● **Your assignment**:
Transcribe the listing word for word. Begin at its first line and end with the line containing "Effect: Worst hold".

□ □ □ □ □

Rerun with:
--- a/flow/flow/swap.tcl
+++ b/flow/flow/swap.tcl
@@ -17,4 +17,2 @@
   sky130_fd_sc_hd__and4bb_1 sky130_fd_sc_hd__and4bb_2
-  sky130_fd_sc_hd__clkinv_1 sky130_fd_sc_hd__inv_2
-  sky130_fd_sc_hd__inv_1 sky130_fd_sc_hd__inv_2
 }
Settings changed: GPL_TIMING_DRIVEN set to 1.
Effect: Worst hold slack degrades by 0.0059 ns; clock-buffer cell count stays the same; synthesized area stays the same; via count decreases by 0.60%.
Background: an optimization exercise with open tools, aiming at small area, a short achievable clock period and few clock cycles. Do not read the settings as production practice. Where RTL was checked, it was by simulation tests only, not by an equivalence proof against the original. Power and IR drop assume default switching activity.

Setup of job 101:
==> module demosaic, before the edit <==
module demosaic(clk, reset, in_en, data_in, wr_r, addr_r, wdata_r, rdata_r, wr_g, addr_g, wdata_g, rdata_g, wr_b, addr_b, wdata_b, rdata_b, done);
input clk;
input reset;
input in_en;
input [7:0] data_in;
output reg wr_r;
output reg [13:0] addr_r;
output reg [7:0] wdata_r;
input [7:0] rdata_r;
output reg wr_g;
output reg [13:0] addr_g;
output reg [7:0] wdata_g;
input [7:0] rdata_g;
output reg wr_b;
output reg [13:0] addr_b;
output reg [7:0] wdata_b;
input [7:0] rdata_b;
output reg done;
reg        fill;
reg [6:0]  r;             
reg [7:0]  q;             
reg [3:0]  ph;            
reg        first;         
reg        fin;           
reg [7:0]  rg, rr, rb;    
reg [7:0]  xq;            
reg [9:0]  p;             
reg [8:0]  yq;            
reg [9:0]  d;             
reg [7:0]  xn;            
wire       odd   = r[0];
wire [7:0] rv    = odd ? rr : rb;
wire [7:0] rh    = odd ? rb : rr;
wire [6:0] rm1 = r - 7'd1;
wire [6:0] rp1 = r + 7'd1;
wire [6:0] qc  = q[6:0];
wire [6:0] qm2 = qc - 7'd2;
wire [6:0] qm1 = qc - 7'd1;
wire [6:0] qp1 = qc + 7'd1;
wire       last = q[7];
wire [9:0] g_sum  = p + {2'b0, rg};
wire [9:0] v_sum  = {1'b0, yq} + {2'b0, rv};
wire [9:0] ar = odd ? (ph[1] ? {yq, 1'b0} : d) : {1'b0, xn, 1'b0};
wire [9:0] br = odd ? (ph[1] ? 10'd0 : {2'b0, rr}) : {1'b0, rr, 1'b0};
wire [9:0] ab = odd ? {1'b0, xn, 1'b0} : (ph[1] ? {yq, 1'b0} : d);
wire [9:0] bb = odd ? {1'b0, rb, 1'b0} : (ph[1] ? 10'd0 : {2'b0, rb});
wire [9:0] r_sum = ar + br;
wire [9:0] b_sum = ab + bb;
reg        v_wr, h_wr;
reg [13:0] v_addr, h_addr;
always @(*) begin
    v_wr = 1'b0; h_wr = 1'b0;
    v_addr = {rm1, qc}; h_addr = {r, qp1};
    if (ph[0]) v_addr = {rp1, qc};
    if (ph[1]) begin
        v_wr = !first; v_addr = {r, qm2};
        h_wr = !first; h_addr = {r, qc};
    end
    if (ph[2]) begin
        v_wr = !first; v_addr = {r, qm1};
    end
end
always @(posedge clk) begin
    rg <= rdata_g;
    rr <= rdata_r;
    rb <= rdata_b;
    wdata_g <= fill ? g_sum[9:2] : data_in;
    wdata_r <= fill ? r_sum[9:2] : data_in;
    wdata_b <= fill ? b_sum[9:2] : data_in;
end
always @(posedge clk) begin
    if (reset) begin
        fill <= 1'b0;
        r <= 7'd0;
        q <= 8'd0;
        ph <= 4'd0;
        first <= 1'b1;
        fin <= 1'b0;
        done <= 1'b0;
        wr_r <= 1'b0;
        wr_g <= 1'b0;
        wr_b <= 1'b0;
        addr_r <= 14'd0;
        addr_g <= 14'd0;
        addr_b <= 14'd0;
    end else if (!fill) begin
        addr_r <= {r, qc};
        addr_g <= {r, qc};
        addr_b <= {r, qc};
        wr_g <= in_en & (r[0] == qc[0]);
        wr_r <= in_en & !r[0] & qc[0];
        wr_b <= in_en & r[0] & !qc[0];
        if (in_en) begin
            q[6:0] <= qp1;
            if (qc == 7'd127) begin
                r <= rp1;
                if (r == 7'd127) begin
                    fill <= 1'b1;
                    ph <= 4'b1000;
                end
            end
        end
    end else begin
        ph <= {ph[2:0], ph[3]};
        done <= fin;
        if (ph[0]) begin
            p <= g_sum;
            addr_g <= {rm1, qp1};
        end
        if (ph[1]) begin
            xq <= rg;
            wr_g <= !first;
            addr_g <= {r, qm1};
        end
        if (ph[2]) begin
            p <= {2'b0, xq} + {2'b0, rg};
            wr_g <= 1'b0;
            addr_g <= {rp1, qp1};
        end
        if (ph[3]) begin
            wr_g <= 1'b0;
            addr_g <= {r, qc};
        end
        if (ph[1]) begin
            d <= v_sum;
            yq <= {1'b0, rv};
            xn <= rh;
        end
        if (ph[2]) begin
            yq <= v_sum[8:0];
            q <= last ? {7'd0, rp1[0]} : q + 8'd2;
            if (last) r <= rp1;
            first <= last;
            if (last && r == 7'd127 && !first) fin <= 1'b1;
        end
        if (odd) begin
            wr_r <= v_wr; addr_r <= v_addr;
            wr_b <= h_wr; addr_b <= h_addr;
        end else begin
            wr_b <= v_wr; addr_b <= v_addr;
            wr_r <= h_wr; addr_r <= h_addr;
        end
        if (fin) begin
            wr_r <= 1'b0; wr_g <= 1'b0; wr_b <= 1'b0;
        end
    end
end
endmodule
Settings: LEC_CHECK=0, ABC_CLOCK_PERIOD_IN_PS=2200, CAP_MARGIN=20, CORE_MARGIN=2, CORE_UTILIZATION=40, PLACE_DENSITY=0.6, SETUP_SLACK_MARGIN=2.8, SLEW_MARGIN=20; clock period 5.0 ns.
run.sh (not shown) runs the stock make flow with config.mk's settings and CLKGATE_MAP_FILE= SYNTH_SCRIPT=/design/flow/synth_recipe.tcl, a recipe that flattens the netlist after the stock synthesis.
#### Input delta (job 102 over job 101)
-- flow/design.v --
<<< job 101, line 23
reg        first;         
reg        fin;           
reg [7:0]  rg, rr, rb;    
reg [7:0]  xq;            
reg [9:0]  p;             
>>> job 102, line 23
reg        first;         
reg        fin;           
reg [7:0]  rg, rv, rh;    
reg [7:0]  xq;            
reg [9:0]  p;             
<<< job 101, line 30
reg [7:0]  xn;            
wire       odd   = r[0];
wire [7:0] rv    = odd ? rr : rb;
wire [7:0] rh    = odd ? rb : rr;
wire [6:0] rm1 = r - 7'd1;
wire [6:0] rp1 = r + 7'd1;
>>> job 102, line 30
reg [7:0]  xn;            
wire       odd   = r[0];
wire [6:0] rm1 = r - 7'd1;
wire [6:0] rp1 = r + 7'd1;
<<< job 101, line 41
wire [9:0] g_sum  = p + {2'b0, rg};
wire [9:0] v_sum  = {1'b0, yq} + {2'b0, rv};
wire [9:0] ar = odd ? (ph[1] ? {yq, 1'b0} : d) : {1'b0, xn, 1'b0};
wire [9:0] br = odd ? (ph[1] ? 10'd0 : {2'b0, rr}) : {1'b0, rr, 1'b0};
wire [9:0] ab = odd ? {1'b0, xn, 1'b0} : (ph[1] ? {yq, 1'b0} : d);
wire [9:0] bb = odd ? {1'b0, rb, 1'b0} : (ph[1] ? 10'd0 : {2'b0, rb});
wire [9:0] r_sum = ar + br;
wire [9:0] b_sum = ab + bb;
reg        v_wr, h_wr;
reg [13:0] v_addr, h_addr;
always @(*) begin
    v_wr = 1'b0; h_wr = 1'b0;
>>> job 102, line 39
wire [9:0] g_sum  = p + {2'b0, rg};
wire [9:0] v_sum  = {1'b0, yq} + {2'b0, rv};
wire [9:0] d_sum  = d + {2'b0, rv};
wire [8:0] h_sum  = {1'b0, xn} + {1'b0, rh};
reg        v_wr, h_wr;
reg [13:0] v_addr, h_addr;
wire [7:0] v_wdata = ph[1] ? yq[8:1] : d_sum[9:2];
wire [7:0] h_wdata = h_sum[8:1];
always @(*) begin
    v_wr = 1'b0; h_wr = 1'b0;
<<< job 101, line 63
always @(posedge clk) begin
    rg <= rdata_g;
    rr <= rdata_r;
    rb <= rdata_b;
    wdata_g <= fill ? g_sum[9:2] : data_in;
    wdata_r <= fill ? r_sum[9:2] : data_in;
    wdata_b <= fill ? b_sum[9:2] : data_in;
end
always @(posedge clk) begin
>>> job 102, line 59
always @(posedge clk) begin
    rg <= rdata_g;
    rv <= odd ? rdata_r : rdata_b;
    rh <= odd ? rdata_b : rdata_r;
end
always @(posedge clk) begin
<<< job 101, line 88
        addr_g <= {r, qc};
        addr_b <= {r, qc};
        wr_g <= in_en & (r[0] == qc[0]);
        wr_r <= in_en & !r[0] & qc[0];
>>> job 102, line 81
        addr_g <= {r, qc};
        addr_b <= {r, qc};
        wdata_r <= data_in;
        wdata_g <= data_in;
        wdata_b <= data_in;
        wr_g <= in_en & (r[0] == qc[0]);
        wr_r <= in_en & !r[0] & qc[0];
<<< job 101, line 104
        ph <= {ph[2:0], ph[3]};
        done <= fin;
        if (ph[0]) begin
            p <= g_sum;
>>> job 102, line 100
        ph <= {ph[2:0], ph[3]};
        done <= fin;
        wdata_g <= g_sum[9:2];
        if (ph[0]) begin
            p <= g_sum;
<<< job 101, line 135
        end
        if (odd) begin
            wr_r <= v_wr; addr_r <= v_addr;
            wr_b <= h_wr; addr_b <= h_addr;
        end else begin
            wr_b <= v_wr; addr_b <= v_addr;
            wr_r <= h_wr; addr_r <= h_addr;
        end
        if (fin) begin
>>> job 102, line 132
        end
        if (odd) begin
            wr_r <= v_wr; addr_r <= v_addr; wdata_r <= v_wdata;
            wr_b <= h_wr; addr_b <= h_addr; wdata_b <= h_wdata;
        end else begin
            wr_b <= v_wr; addr_b <= v_addr; wdata_b <= v_wdata;
            wr_r <= h_wr; addr_r <= h_addr; wdata_r <= h_wdata;
        end
        if (fin) begin
### Flow results
- The met1 track demand over resource reported for job 102 is greater than that of job 101 by 1.1 points.
- Sort job 101 and job 102 by critical path depth desc -> top: job 102
- Synthesized cell area of job 102 falls short of that of job 101 by a few percent.
- Cmp job 101 and job 102 / detailed-routing iteration count for the pre-antenna-repair pass / higher: job 102
- Critical path's slowest cell: sky130_fd_sc_hd__dfxtp_4 -> job 101, sky130_fd_sc_hd__edfxtp_1 -> job 102
- Maximum fanout count along the critical path was higher in the run labelled job 101.
- Taking job 101 as the reference, in job 102 multi-input gate share of total cell area went down; smallest hold slack went down 48 ps; synthesized instance count fell by 88.
- Job 102 — worst setup slack 280 ps higher, job 101 as reference
- Design area: job 102 vs job 101 down 5.4%
- Average instance area after synthesis: job 102 higher than job 101
- Changes observed in job 102 relative to job 101: count of clock-buffer cells in the layout up 1, effective utilization at floorplan down 0.43 points.
- Looking at final critical delay including setup and external delays across job 101 and job 102, the one that comes out lower is job 102.
Testbench counts of job 102, summed over its fixed seeds: cycles 794,640.
The RTL of job 101 was laid out without a check of its function.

□ □ □ □ □

● **Task answer**:
Rerun with:
--- a/flow/flow/swap.tcl
+++ b/flow/flow/swap.tcl
@@ -17,4 +17,2 @@
   sky130_fd_sc_hd__and4bb_1 sky130_fd_sc_hd__and4bb_2
-  sky130_fd_sc_hd__clkinv_1 sky130_fd_sc_hd__inv_2
-  sky130_fd_sc_hd__inv_1 sky130_fd_sc_hd__inv_2
 }
Settings changed: GPL_TIMING_DRIVEN set to 1.
Effect: Worst hold slack degrades by 0.0059 ns; clock-buffer cell count stays the same; synthesized area stays the same; via count decreases by 0.60%.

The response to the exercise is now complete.